Studies on the clonal relationship between the mast cell and CML are still controversial. Studies done by Agis et al. in 2005 [11] and Hussein et al. in 2011 [14], as mentioned earlier, suggested 2 separate clones of malignant cells. On the other hand, Cairoli et al. [16] reported a case of CML in a 36-year-old male who, 5 years later, was found to have increased mast cells in the BM and D816Y variant mutation. As the mast cells were morphologically normal, the diagnosis of SM-AHN was not met. Monitoring of BCR/ABL level and KIT mutation post imatinib treatment demonstrated a simultaneous reduction in the BCR/ABL with the absence of KIT mutation. This led the authors to propose that BCR/ABL rearrangement and the variant KIT mutation might exist within the same cell clone. In keeping with this, Vigil et al. [17] reported a challenging case of CML which presented with an extramedullary blast phase in the form of different types of mast cell neoplasms, in whom treatment with dasatinib resulted in complete resolution of CML and the mast lesions, suggesting a single common clone rather than 2 different diseases.

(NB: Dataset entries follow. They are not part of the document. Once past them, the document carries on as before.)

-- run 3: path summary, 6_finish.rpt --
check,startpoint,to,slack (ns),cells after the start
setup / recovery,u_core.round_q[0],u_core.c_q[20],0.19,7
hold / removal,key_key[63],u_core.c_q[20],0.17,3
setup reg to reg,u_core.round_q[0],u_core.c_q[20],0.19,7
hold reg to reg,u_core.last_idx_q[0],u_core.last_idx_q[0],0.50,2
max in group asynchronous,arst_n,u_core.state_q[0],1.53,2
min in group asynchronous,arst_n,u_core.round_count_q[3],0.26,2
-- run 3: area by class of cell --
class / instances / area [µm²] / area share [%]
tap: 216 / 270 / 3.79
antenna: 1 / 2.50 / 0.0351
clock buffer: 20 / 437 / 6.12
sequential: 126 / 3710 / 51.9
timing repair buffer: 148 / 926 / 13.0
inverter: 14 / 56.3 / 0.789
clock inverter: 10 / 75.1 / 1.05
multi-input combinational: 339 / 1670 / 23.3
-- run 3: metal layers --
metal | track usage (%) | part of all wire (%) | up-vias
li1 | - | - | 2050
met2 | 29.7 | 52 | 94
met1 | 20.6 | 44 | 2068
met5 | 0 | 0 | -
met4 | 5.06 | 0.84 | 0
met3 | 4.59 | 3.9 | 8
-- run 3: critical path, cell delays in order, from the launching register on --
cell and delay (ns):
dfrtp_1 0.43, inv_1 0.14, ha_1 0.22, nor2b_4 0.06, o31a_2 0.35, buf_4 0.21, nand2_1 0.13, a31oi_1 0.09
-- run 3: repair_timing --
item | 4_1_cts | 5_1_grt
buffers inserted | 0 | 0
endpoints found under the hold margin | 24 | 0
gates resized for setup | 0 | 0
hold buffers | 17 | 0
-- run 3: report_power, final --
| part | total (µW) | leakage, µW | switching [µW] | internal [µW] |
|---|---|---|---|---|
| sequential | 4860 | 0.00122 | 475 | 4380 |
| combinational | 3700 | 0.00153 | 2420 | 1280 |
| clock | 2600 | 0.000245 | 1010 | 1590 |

Therefore, it seems that there is evidence both for and against the notion that SM associated with CML shares a single neo-plastic clone. Further studies on a larger number of cases would be needed to clarify this. Unfortunately, studies addressing the clonal relationship between mast cells and CML clones were not conducted in our case study.

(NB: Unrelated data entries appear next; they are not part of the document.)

--- src/design/fcce_pkg.sv ---
// ----------------------------------------------------------------------------
// fcce_pkg
// Shared types and constants for the count code compress/expand unit.
// ----------------------------------------------------------------------------
package fcce_pkg;

  localparam int REAL_W    = 32;  // real_count field width
  localparam int CODE_W    = 7;   // count code width
  localparam int EST_W     = 13;  // expanded count width
  localparam int DIV_STEPS = 8;   // quotient bits produced by the divider

  localparam logic OP_COMPRESS = 1'b0;
  localparam logic OP_EXPAND   = 1'b1;

  localparam logic [CODE_W-1:0] CODE_DISABLED = 7'd127;
  localparam logic [CODE_W-1:0] CODE_SAT      = 7'd126;
  localparam int                PASS_MAX      = 4;

  localparam logic signed [EST_W-1:0] EST_DISABLED = -13'sd1;

  // top -> core
  typedef struct packed {
    logic start;
    logic take;
  } fcce_ctrl_t;

  // core -> top
  typedef struct packed {
    logic idle;
    logic done;
  } fcce_stat_t;

endpackage

--- src/design/fcce_if.sv ---
// ----------------------------------------------------------------------------
// fcce_if
// Valid/ready channels for input items and result items.
// ----------------------------------------------------------------------------
interface fcce_in_if
  import fcce_pkg::*;
  ();
  logic                     valid;
  logic                     ready;
  logic                     operation;
  logic signed [REAL_W-1:0] real_count;
  logic        [CODE_W-1:0] count_code;

  modport source (output valid, operation, real_count, count_code, input ready);
  modport sink   (input valid, operation, real_count, count_code, output ready);
endinterface

interface fcce_out_if
  import fcce_pkg::*;
  ();
  logic                    valid;
  logic                    ready;
  logic       [CODE_W-1:0] code_out;
  logic signed [EST_W-1:0] count_out;

  modport source (output valid, code_out, count_out, input ready);
  modport sink   (input valid, code_out, count_out, output ready);
endinterface

--- src/design/fcce_sub.sv ---
// ----------------------------------------------------------------------------
// fcce_sub
// Shared compare/subtract unit used by the square root and divide steps.
// ----------------------------------------------------------------------------
module fcce_sub #(
  parameter int WIDTH = 19
) (
  input  logic [WIDTH-1:0] a,
  input  logic [WIDTH-1:0] b,
  output logic [WIDTH-1:0] diff,
  output logic             ge
);

  logic [WIDTH:0] full;

  assign full = {1'b0, a} - {1'b0, b};
  assign diff = full[WIDTH-1:0];
  assign ge   = ~full[WIDTH];

endmodule

--- src/design/fcce_core.sv ---
// ----------------------------------------------------------------------------
// fcce_core
// Sequencer: digit-by-digit square root, then a short restoring divide,
// both through one shared subtractor. Expand mode resolves at start.
// ----------------------------------------------------------------------------
module fcce_core
  import fcce_pkg::*;
#(
  parameter int COUNT_WIDTH = 32
) (
  input  logic                     clk,
  input  logic                     rst_n,
  input  fcce_ctrl_t               ctrl,
  input  logic                     operation,
  input  logic signed [REAL_W-1:0] real_count,
  input  logic        [CODE_W-1:0] count_code,
  output fcce_stat_t               stat,
  output logic        [CODE_W-1:0] code_res,
  output logic signed  [EST_W-1:0] count_res
);

  localparam int VW    = (COUNT_WIDTH < REAL_W) ? COUNT_WIDTH : REAL_W;
  localparam int RADW  = ((VW + 2) / 2) * 2;          // radicand 2v+1, even width
  localparam int NR    = RADW / 2;                    // root bits
  localparam int SW    = NR + 2;                      // shared unit width
  localparam int CMAX  = (NR > DIV_STEPS) ? NR : DIV_STEPS;
  localparam int CW    = $clog2(CMAX);
  localparam int QW    = DIV_STEPS;

  typedef enum logic [2:0] {
    S_IDLE, S_SQRT, S_CSEL, S_DIV, S_FIN, S_DONE
  } state_t;

  state_t                  state_r;
  logic [CW-1:0]           cnt_r;
  logic [VW-1:0]           v_r;
  logic [RADW-1:0]         rad_r;
  logic [SW-1:0]           rem_r;
  logic [NR-1:0]           root_r;
  logic [CODE_W-1:0]       c_r;
  logic [QW-1:0]           qsh_r;
  logic [CODE_W-1:0]       code_r;
  logic signed [EST_W-1:0] count_r;

  // input decode
  logic [VW-1:0]     v_in;
  logic [4:0]        y;
  logic [CODE_W-1:0] fac;
  logic [EST_W-1:0]  prod;
  logic [EST_W-1:0]  est;

  assign v_in = real_count[VW-1:0];
  assign y    = count_code[6:2];
  assign fac  = count_code - {1'b0, y, 1'b0};
  assign prod = EST_W'(fac) * EST_W'({1'b0, y} + 6'd1);
  assign est  = prod + EST_W'(y[4:1]);

  // shared unit operand select
  logic [SW-1:0] alu_a, alu_b, alu_diff;
  logic          alu_ge;
  logic [SW-1:0] sq_sh;
  logic [QW-1:0] dv_sh;

  assign sq_sh = {rem_r[SW-3:0], rad_r[RADW-1 -: 2]};
  assign dv_sh = {rem_r[QW-2:0], qsh_r[QW-1]};

  always_comb begin
    if (state_r == S_DIV) begin
      alu_a = SW'(dv_sh);
      alu_b = SW'(c_r);
    end else begin
      alu_a = sq_sh;
      alu_b = {root_r, 2'b01};
    end
  end

  fcce_sub #(.WIDTH(SW)) u_sub (
    .a    (alu_a),
    .b    (alu_b),
    .diff (alu_diff),
    .ge   (alu_ge)
  );

  // divider setup and final sum
  logic [VW:0]       dbl;
  logic [VW:0]       dbl_hi;
  logic [CODE_W-1:0] s_inc;
  logic [8:0]        sum;

  assign dbl    = {v_r, 1'b0};
  assign dbl_hi = dbl >> QW;
  assign s_inc  = root_r[CODE_W-1:0] + 7'd1;
  assign sum    = 9'(c_r) + 9'(qsh_r);

  always_ff @(posedge clk) begin
    if (!rst_n) begin
      state_r <= S_IDLE;
      cnt_r   <= '0;
    end else begin
      case (state_r)
        S_IDLE: begin
          if (ctrl.start) begin
            v_r    <= v_in;
            rad_r  <= RADW'({v_in, 1'b1});
            rem_r  <= '0;
            root_r <= '0;
            cnt_r  <= CW'(NR - 1);
            if (operation == OP_EXPAND) begin
              code_r <= '0;
              if (count_code == CODE_DISABLED) begin
                count_r <= EST_DISABLED;
              end else if (count_code <= CODE_W'(PASS_MAX)) begin
                count_r <= EST_W'(count_code);
              end else begin
                count_r <= est;
              end
              state_r <= S_DONE;
            end else begin
              count_r <= '0;
              if (&v_in) begin
                code_r  <= CODE_DISABLED;
                state_r <= S_DONE;
              end else if (v_in[VW-1]) begin
                code_r  <= '0;
                state_r <= S_DONE;
              end else if (v_in <= VW'(PASS_MAX)) begin
                code_r  <= CODE_W'(v_in[2:0]);
                state_r <= S_DONE;
              end else begin
                state_r <= S_SQRT;
              end
            end
          end
        end
        S_SQRT: begin
          rad_r <= rad_r << 2;
          if (alu_ge) begin
            rem_r  <= alu_diff;
            root_r <= {root_r[NR-2:0], 1'b1};
          end else begin
            rem_r  <= sq_sh;
            root_r <= {root_r[NR-2:0], 1'b0};
          end
          cnt_r <= cnt_r - CW'(1);
          if (cnt_r == '0) begin
            state_r <= S_CSEL;
          end
        end
        S_CSEL: begin
          // root of 127 or more makes c at least 128: code saturates
          if (root_r >= NR'(CODE_DISABLED)) begin
            code_r  <= CODE_SAT;
            state_r <= S_DONE;
          end else begin
            // quotient stays below 2^8, so the high part is below c
            c_r     <= {s_inc[CODE_W-1:1], 1'b0};
            rem_r   <= SW'(dbl_hi[CODE_W-1:0]);
            qsh_r   <= dbl[QW-1:0];
            cnt_r   <= CW'(QW - 1);
            state_r <= S_DIV;
          end
        end
        S_DIV: begin
          if (alu_ge) begin
            rem_r <= alu_diff;
          end else begin
            rem_r <= SW'(dv_sh);
          end
          qsh_r <= {qsh_r[QW-2:0], alu_ge};
          cnt_r <= cnt_r - CW'(1);
          if (cnt_r == '0) begin
            state_r <= S_FIN;
          end
        end
        S_FIN: begin
          if (sum >= 9'd128) begin
            code_r <= CODE_SAT;
          end else begin
            code_r <= CODE_W'(sum - 9'd2);
          end
          state_r <= S_DONE;
        end
        S_DONE: begin
          if (ctrl.take) begin
            state_r <= S_IDLE;
          end
        end
        default: state_r <= S_IDLE;
      endcase
    end
  end

  assign stat.idle = (state_r == S_IDLE);
  assign stat.done = (state_r == S_DONE);
  assign code_res  = code_r;
  assign count_res = count_r;

endmodule

--- src/design/frequency_code_compress_expand_unit.sv ---
// ----------------------------------------------------------------------------
// frequency_code_compress_expand_unit
// Converts usage counts to 7-bit count codes and codes back to counts.
// ----------------------------------------------------------------------------
// Expand and short compress cases resolve as the input is taken; a root of 127
// or more runs the root steps and a check; other compress adds the divide steps
// and a final sum. Root bits NR = ceil((min(COUNT_WIDTH,32)+1)/2), 17 at 32.
// Throughput: one item at a time, the next input taken once the result moves
// to the output register; one root bit, then one of eight quotient bits a cycle.
// Reset: synchronous active-low rst_n returns to idle with no result pending.
module frequency_code_compress_expand_unit
  import fcce_pkg::*;
#(
  parameter int COUNT_WIDTH = 32
) (
  input  logic        clk,
  input  logic        rst_n,
  fcce_in_if.sink     in_chan,
  fcce_out_if.source  out_chan
);

  fcce_ctrl_t              ctrl;
  fcce_stat_t              stat;
  logic       [CODE_W-1:0] code_res;
  logic signed [EST_W-1:0] count_res;

  logic                    out_valid_r;
  logic       [CODE_W-1:0] out_code_r;
  logic signed [EST_W-1:0] out_count_r;

  assign in_chan.ready = stat.idle;
  assign ctrl.start    = in_chan.valid & stat.idle;
  // result moves on when the output register is empty or drains this cycle
  assign ctrl.take     = stat.done & (~out_valid_r | out_chan.ready);

  fcce_core #(.COUNT_WIDTH(COUNT_WIDTH)) u_core (
    .clk        (clk),
    .rst_n      (rst_n),
    .ctrl       (ctrl),
    .operation  (in_chan.operation),
    .real_count (in_chan.real_count),
    .count_code (in_chan.count_code),
    .stat       (stat),
    .code_res   (code_res),
    .count_res  (count_res)
  );

  always_ff @(posedge clk) begin
    if (!rst_n) begin
      out_valid_r <= 1'b0;
    end else if (ctrl.take) begin
      out_valid_r <= 1'b1;
      out_code_r  <= code_res;
      out_count_r <= count_res;
    end else if (out_chan.ready) begin
      out_valid_r <= 1'b0;
    end
  end

  assign out_chan.valid     = out_valid_r;
  assign out_chan.code_out  = out_code_r;
  assign out_chan.count_out = out_count_r;

endmodule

CHRONIC MYELOID LEUKEMIA (CML) AND DYSGRANULOPOIESIS:

In comparison to the previously reported cases of SM in association with CML, our patient showed similar findings in many aspects, however, none of the previously published cases had dysgranulopoiesis. The severe dysgranulopoiesis noted in our case at the initial presentation raised a possible diagnosis of atypical CML, and the diagnosis of CML was reached only after the unexpected cytogenetic result. Severe thrombocytopenia seen at diagnosis is unusual in CML per se and in our case it was mostly a reflection of ineffective thrombopoiesis secondary to severely atypical/dysplastic megakaryocytes. The presence of 13% blasts in peripheral blood place indicates a case in the accelerated phase [18].

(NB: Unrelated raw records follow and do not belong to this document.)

$ cat src/rtl/core/sbrq_pkg.sv
`timescale 1ns / 1ps
`default_nettype none

package sbrq_pkg;

  typedef enum logic {
    OP_INSERT  = 1'b0,
    OP_EXTRACT = 1'b1
  } op_e;

  typedef enum logic [1:0] {
    KIND_INSERT  = 2'd0,
    KIND_ELEMENT = 2'd1,
    KIND_EMPTY   = 2'd2
  } kind_e;

  // Sentinel for an extract that finds no complete batch: -100.00 degrees.
  localparam logic signed [15:0] EMPTY_SAMPLE = -16'sd10000;

  // Ring bookkeeping request, applied at the clock edge that takes the transaction.
  typedef struct packed {
    logic insert;
    logic extract;
  } ring_cmd_t;

  typedef struct packed {
    logic ins_ok;      // insert would be stored
    logic ready_now;   // complete batch waiting before the request
    logic ready_next;  // complete batch waiting after the request
  } ring_stat_t;

endpackage

`default_nettype wire

$ cat src/rtl/core/sbrq_in_if.sv
`timescale 1ns / 1ps
`default_nettype none

interface sbrq_in_if;
  logic               valid;
  logic               ready;
  logic               opcode;
  logic signed [15:0] sample_value;
  logic        [31:0] time_now;

  modport source (output valid, output opcode, output sample_value, output time_now,
                  input ready);
  modport sink   (input valid, input opcode, input sample_value, input time_now,
                  output ready);
endinterface

`default_nettype wire

$ cat src/rtl/core/sbrq_out_if.sv
`timescale 1ns / 1ps
`default_nettype none

interface sbrq_out_if;
  logic               valid;
  logic               ready;
  logic        [1:0]  result_kind;
  logic               sample_accepted;
  logic               batch_ready;
  logic signed [15:0] out_sample;
  logic        [5:0]  element_index;
  logic        [31:0] batch_time;
  logic               last_of_run;

  modport source (output valid, output result_kind, output sample_accepted,
                  output batch_ready, output out_sample, output element_index,
                  output batch_time, output last_of_run, input ready);
  modport sink   (input valid, input result_kind, input sample_accepted,
                  input batch_ready, input out_sample, input element_index,
                  input batch_time, input last_of_run, output ready);
endinterface

`default_nettype wire

$ cat src/rtl/core/sbrq_ram.sv
`timescale 1ns / 1ps
`default_nettype none

module sbrq_ram #(
  parameter int unsigned WIDTH = 16,
  parameter int unsigned DEPTH = 32,
  localparam int unsigned AW   = $clog2(DEPTH)
) (
  input  logic             clk_i,
  input  logic             we_i,
  input  logic [AW-1:0]    waddr_i,
  input  logic [WIDTH-1:0] wdata_i,
  input  logic             re_i,
  input  logic [AW-1:0]    raddr_i,
  output logic [WIDTH-1:0] rdata_o
);

  logic [WIDTH-1:0] mem [DEPTH];
  logic [WIDTH-1:0] rdata_q;

  always_ff @(posedge clk_i) begin
    if (we_i) begin
      mem[waddr_i] <= wdata_i;
    end
  end

  // Hold read data until the next read.
  always_ff @(posedge clk_i) begin
    if (re_i) begin
      rdata_q <= mem[raddr_i];
    end
  end

  assign rdata_o = rdata_q;

endmodule

`default_nettype wire

$ cat src/rtl/core/sbrq_ring.sv
`timescale 1ns / 1ps
`default_nettype none

module sbrq_ring #(
  parameter int unsigned SLOT_COUNT   = 4,
  parameter int unsigned BATCH_LENGTH = 8,
  localparam int unsigned SLOT_W      = $clog2(SLOT_COUNT),
  localparam int unsigned FILL_W      = $clog2(BATCH_LENGTH + 1)
) (
  input  logic                 clk_i,
  input  logic                 rst_ni,
  input  sbrq_pkg::ring_cmd_t  cmd_i,
  output sbrq_pkg::ring_stat_t stat_o,
  output logic [SLOT_W-1:0]    wslot_o,
  output logic [SLOT_W-1:0]    rslot_o,
  output logic [FILL_W-1:0]    fill_o
);
  import sbrq_pkg::*;

  logic [SLOT_W-1:0]     ws_q, ws_d, rs_q, rs_d;
  logic [FILL_W-1:0]     fill_q, fill_d;
  logic                  acc_q, acc_d;
  logic [SLOT_COUNT-1:0] comp_q, comp_d;
  logic                  ins_ok, ready_now, ready_next;

  function automatic logic [SLOT_W-1:0] next_slot(input logic [SLOT_W-1:0] s);
    return (s == SLOT_W'(SLOT_COUNT - 1)) ? '0 : s + 1'b1;
  endfunction

  always_comb begin
    ws_d      = ws_q;
    rs_d      = rs_q;
    fill_d    = fill_q;
    acc_d     = acc_q;
    comp_d    = comp_q;
    ins_ok    = acc_q && (fill_q < FILL_W'(BATCH_LENGTH));
    ready_now = (ws_q != rs_q) && comp_q[rs_q];

    if (cmd_i.insert && ins_ok) begin
      fill_d = fill_q + 1'b1;
      if (fill_d == FILL_W'(BATCH_LENGTH)) begin
        comp_d[ws_q] = 1'b1;
        if (next_slot(ws_q) != rs_q) begin
          ws_d         = next_slot(ws_q);
          comp_d[ws_d] = 1'b0;
          fill_d       = '0;
        end else begin
          acc_d = 1'b0;
        end
      end
    end

    if (cmd_i.extract && ready_now) begin
      rs_d = next_slot(rs_q);
      if (!acc_q) begin
        // Re-arm: open the slot after the stalled one with an empty batch.
        ws_d         = next_slot(ws_q);
        comp_d[ws_d] = 1'b0;
        fill_d       = '0;
        acc_d        = 1'b1;
      end
    end

    ready_next = (ws_d != rs_d) && comp_d[rs_d];
  end

  always_ff @(posedge clk_i or negedge rst_ni) begin
    if (!rst_ni) begin
      ws_q   <= '0;
      rs_q   <= '0;
      fill_q <= '0;
      acc_q  <= 1'b1;
      comp_q <= '0;
    end else begin
      ws_q   <= ws_d;
      rs_q   <= rs_d;
      fill_q <= fill_d;
      acc_q  <= acc_d;
      comp_q <= comp_d;
    end
  end

  assign stat_o.ins_ok     = ins_ok;
  assign stat_o.ready_now  = ready_now;
  assign stat_o.ready_next = ready_next;
  assign wslot_o           = ws_q;
  assign rslot_o           = rs_q;
  assign fill_o            = fill_q;

endmodule

`default_nettype wire

$ cat src/rtl/core/sample_batch_ring_queue.sv
// Insert or empty extract: one result, held in the output register; the next
//   item is taken the cycle after while the result port keeps up.
// Extract of a complete batch: the first element passes the sample memory read register,
//   then the output register; then one per cycle while the result port keeps up.
// Reset (rst_ni low, asynchronous): ring pointers, fill count, complete bits and
//   handshakes clear at once; sample and timestamp memories keep their contents.
`timescale 1ns / 1ps
`default_nettype none

module sample_batch_ring_queue #(
  parameter int unsigned SLOT_COUNT   = 4,
  parameter int unsigned BATCH_LENGTH = 8
) (
  input  logic       clk_i,
  input  logic       rst_ni,
  sbrq_in_if.sink    in_i,
  sbrq_out_if.source out_o
);
  import sbrq_pkg::*;

  localparam int unsigned SLOT_W = $clog2(SLOT_COUNT);
  localparam int unsigned FILL_W = $clog2(BATCH_LENGTH + 1);
  localparam int unsigned DEPTH  = SLOT_COUNT * BATCH_LENGTH;
  localparam int unsigned ADDR_W = $clog2(DEPTH);

  typedef enum logic {
    ST_IDLE,
    ST_STREAM
  } state_e;

  state_e state_q;

  // Ring bookkeeping
  ring_cmd_t         cmd;
  ring_stat_t        stat;
  logic [SLOT_W-1:0] wslot, rslot;
  logic [FILL_W-1:0] fill;

  // Stream sequencer: k_q counts issued reads, ek_q tags the element in the read register,
  // dv_q marks that register as holding an element not yet moved to the output.
  logic [SLOT_W-1:0] base_q;
  logic [FILL_W-1:0] k_q, ek_q;
  logic              dv_q;
  logic              rdy_q;

  // Output register
  logic               ov_q;
  kind_e              kind_q;
  logic               accepted_q;
  logic               bready_q;
  logic signed [15:0] sample_q;
  logic [5:0]         index_q;
  logic [31:0]        time_q;
  logic               last_q;

  logic               out_free, in_acc, is_ins, is_ext, start, load, issue, last_elem;
  logic               smp_we, tim_we;
  logic [ADDR_W-1:0]  smp_waddr, smp_raddr;
  logic [15:0]        smp_rdata;
  logic [31:0]        tim_rdata;

  // Take a transaction only between items and when the output register can take the result.
  assign out_free   = !ov_q || out_o.ready;
  assign in_i.ready = (state_q == ST_IDLE) && out_free;
  assign in_acc     = in_i.valid && in_i.ready;
  assign is_ins     = in_acc && (op_e'(in_i.opcode) == OP_INSERT);
  assign is_ext     = in_acc && (op_e'(in_i.opcode) == OP_EXTRACT);
  assign start      = is_ext && stat.ready_now;

  assign cmd.insert  = is_ins;
  assign cmd.extract = is_ext;

  // Move the buffered element out whenever the output register frees up; issue the next
  // read when the read register is empty or is emptied this cycle.
  assign load      = (state_q == ST_STREAM) && dv_q && out_free;
  assign issue     = (state_q == ST_STREAM) && (k_q < FILL_W'(BATCH_LENGTH)) && (!dv_q || load);
  assign last_elem = (ek_q == FILL_W'(BATCH_LENGTH - 1));

  // Writes happen only on inserts and reads only on extracts or while streaming, so an entry
  // is never read and written in the same cycle.
  assign smp_we    = is_ins && stat.ins_ok;
  assign tim_we    = smp_we && (fill == '0);
  assign smp_waddr = ADDR_W'(ADDR_W'(wslot) * ADDR_W'(BATCH_LENGTH) + ADDR_W'(fill));
  assign smp_raddr = ADDR_W'(ADDR_W'(base_q) * ADDR_W'(BATCH_LENGTH) + ADDR_W'(k_q));

  sbrq_ring #(
    .SLOT_COUNT  (SLOT_COUNT),
    .BATCH_LENGTH(BATCH_LENGTH)
  ) u_ring (
    .clk_i  (clk_i),
    .rst_ni (rst_ni),
    .cmd_i  (cmd),
    .stat_o (stat),
    .wslot_o(wslot),
    .rslot_o(rslot),
    .fill_o (fill)
  );

  sbrq_ram #(
    .WIDTH(16),
    .DEPTH(DEPTH)
  ) u_sample_ram (
    .clk_i  (clk_i),
    .we_i   (smp_we),
    .waddr_i(smp_waddr),
    .wdata_i(in_i.sample_value),
    .re_i   (issue),
    .raddr_i(smp_raddr),
    .rdata_o(smp_rdata)
  );

  // Timestamp is read once when the extract is taken and held for the whole run.
  sbrq_ram #(
    .WIDTH(32),
    .DEPTH(SLOT_COUNT)
  ) u_time_ram (
    .clk_i  (clk_i),
    .we_i   (tim_we),
    .waddr_i(wslot),
    .wdata_i(in_i.time_now),
    .re_i   (start),
    .raddr_i(rslot),
    .rdata_o(tim_rdata)
  );

  always_ff @(posedge clk_i or negedge rst_ni) begin
    if (!rst_ni) begin
      state_q    <= ST_IDLE;
      base_q     <= '0;
      k_q        <= '0;
      ek_q       <= '0;
      dv_q       <= 1'b0;
      rdy_q      <= 1'b0;
      ov_q       <= 1'b0;
      kind_q     <= KIND_INSERT;
      accepted_q <= 1'b0;
      bready_q   <= 1'b0;
      sample_q   <= '0;
      index_q    <= '0;
      time_q     <= '0;
      last_q     <= 1'b0;
    end else begin
      // Drop the result once taken; a new load below overrides.
      if (out_o.ready) begin
        ov_q <= 1'b0;
      end
      case (state_q)
        ST_IDLE: begin
          if (is_ins) begin
            ov_q       <= 1'b1;
            kind_q     <= KIND_INSERT;
            accepted_q <= stat.ins_ok;
            bready_q   <= stat.ready_next;
            sample_q   <= '0;
            index_q    <= stat.ins_ok ? 6'(fill) : 6'd0;
            time_q     <= '0;
            last_q     <= 1'b1;
          end else if (start) begin
            base_q  <= rslot;
            k_q     <= '0;
            dv_q    <= 1'b0;
            rdy_q   <= stat.ready_next;
            state_q <= ST_STREAM;
          end else if (is_ext) begin
            ov_q       <= 1'b1;
            kind_q     <= KIND_EMPTY;
            accepted_q <= 1'b0;
            bready_q   <= 1'b0;
            sample_q   <= EMPTY_SAMPLE;
            index_q    <= '0;
            time_q     <= '0;
            last_q     <= 1'b1;
          end
        end
        ST_STREAM: begin
          if (issue) begin
            k_q  <= k_q + 1'b1;
            ek_q <= k_q;
            dv_q <= 1'b1;
          end else if (load) begin
            dv_q <= 1'b0;
          end
          if (load) begin
            ov_q       <= 1'b1;
            kind_q     <= KIND_ELEMENT;
            accepted_q <= 1'b0;
            bready_q   <= rdy_q;
            sample_q   <= smp_rdata;
            index_q    <= 6'(ek_q);
            time_q     <= tim_rdata;
            last_q     <= last_elem;
            if (last_elem) begin
              state_q <= ST_IDLE;
            end
          end
        end
        default: begin
          state_q <= ST_IDLE;
        end
      endcase
    end
  end

  assign out_o.valid           = ov_q;
  assign out_o.result_kind     = kind_q;
  assign out_o.sample_accepted = accepted_q;
  assign out_o.batch_ready     = bready_q;
  assign out_o.out_sample      = sample_q;
  assign out_o.element_index   = index_q;
  assign out_o.batch_time      = time_q;
  assign out_o.last_of_run     = last_q;

endmodule

`default_nettype wire

$ cat src/flat_wrapper.sv
// flat-port wrapper written by rule: the top's interface ports become plain ports
module sample_batch_ring_queue_flat import sbrq_pkg::*;
#(
  parameter int unsigned SLOT_COUNT   = 4,
  parameter int unsigned BATCH_LENGTH = 8
)
  (clk_i, rst_ni, in_i_valid, in_i_opcode, in_i_sample_value, in_i_time_now, in_i_ready, out_o_valid, out_o_result_kind, out_o_sample_accepted, out_o_batch_ready, out_o_out_sample, out_o_element_index, out_o_batch_time, out_o_last_of_run, out_o_ready);
  sbrq_in_if in_i_i ();
  sbrq_out_if out_o_i ();
  input  logic clk_i;
  input  logic rst_ni;
  input wire logic [$bits(in_i_i.valid)-1:0] in_i_valid;
  input wire logic [$bits(in_i_i.opcode)-1:0] in_i_opcode;
  input wire logic [$bits(in_i_i.sample_value)-1:0] in_i_sample_value;
  input wire logic [$bits(in_i_i.time_now)-1:0] in_i_time_now;
  output wire logic [$bits(in_i_i.ready)-1:0] in_i_ready;
  output wire logic [$bits(out_o_i.valid)-1:0] out_o_valid;
  output wire logic [$bits(out_o_i.result_kind)-1:0] out_o_result_kind;
  output wire logic [$bits(out_o_i.sample_accepted)-1:0] out_o_sample_accepted;
  output wire logic [$bits(out_o_i.batch_ready)-1:0] out_o_batch_ready;
  output wire logic [$bits(out_o_i.out_sample)-1:0] out_o_out_sample;
  output wire logic [$bits(out_o_i.element_index)-1:0] out_o_element_index;
  output wire logic [$bits(out_o_i.batch_time)-1:0] out_o_batch_time;
  output wire logic [$bits(out_o_i.last_of_run)-1:0] out_o_last_of_run;
  input wire logic [$bits(out_o_i.ready)-1:0] out_o_ready;
  assign in_i_i.valid = in_i_valid;
  assign in_i_i.opcode = in_i_opcode;
  assign in_i_i.sample_value = in_i_sample_value;
  assign in_i_i.time_now = in_i_time_now;
  assign in_i_ready = in_i_i.ready;
  assign out_o_valid = out_o_i.valid;
  assign out_o_result_kind = out_o_i.result_kind;
  assign out_o_sample_accepted = out_o_i.sample_accepted;
  assign out_o_batch_ready = out_o_i.batch_ready;
  assign out_o_out_sample = out_o_i.out_sample;
  assign out_o_element_index = out_o_i.element_index;
  assign out_o_batch_time = out_o_i.batch_time;
  assign out_o_last_of_run = out_o_i.last_of_run;
  assign out_o_i.ready = out_o_ready;
  sample_batch_ring_queue #(.SLOT_COUNT(SLOT_COUNT), .BATCH_LENGTH(BATCH_LENGTH)) u_core (.clk_i(clk_i), .rst_ni(rst_ni), .in_i(in_i_i), .out_o(out_o_i));
endmodule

Dysplasia in different hematopoietic cells, including dysgranulopoiesis, is a characteristic feature of myelodysplastic syndrome, and it may be encountered as well in other hematologic neoplasms, such as in some cases of AML and in cases of myelodysplastic/myeloproliferative disorders. On the other hand, dysgranulopoiesis is not a feature of CML, and there have been only a few studies reporting dysplasia in the accelerated phase, and less frequently in the myeloid blast phase of CML [19,20]. Dysgranulopoiesis has been commonly associated with clonal evolution and secondary chromosomal abnormalities that often include abnormalities of 17p [20,21].

Furthermore, their appearance has been suggested to indicate impending disease progression [20,21]. Therefore, even with molecular monitoring, a vigilant morphologic evaluation of peripheral blood smears remains important for early detection of disease progression and subsequent timely treatment.

Conclusions

This is a report of an unusual case of CML that presented with significant dysgranulopoiesis with an aggregative clinical course including SM uncovered during the disease course with subsequent transformation to the blast phase. The SM in this case pointed to molecular heterogeneity with complex genetics that seemed to impact the patient’s response to tailored tyrosine kinase inhibitor (TKI) treatment. The different biological behavior of the current case may serve as a model of myeloid neoplasm with an overlapping feature of myeloproliferation, myelodysplasia, and systemic mastocytosis, underscoring the need for further studies with a larger number of cases to explore the significance of the aforementioned coexistent features.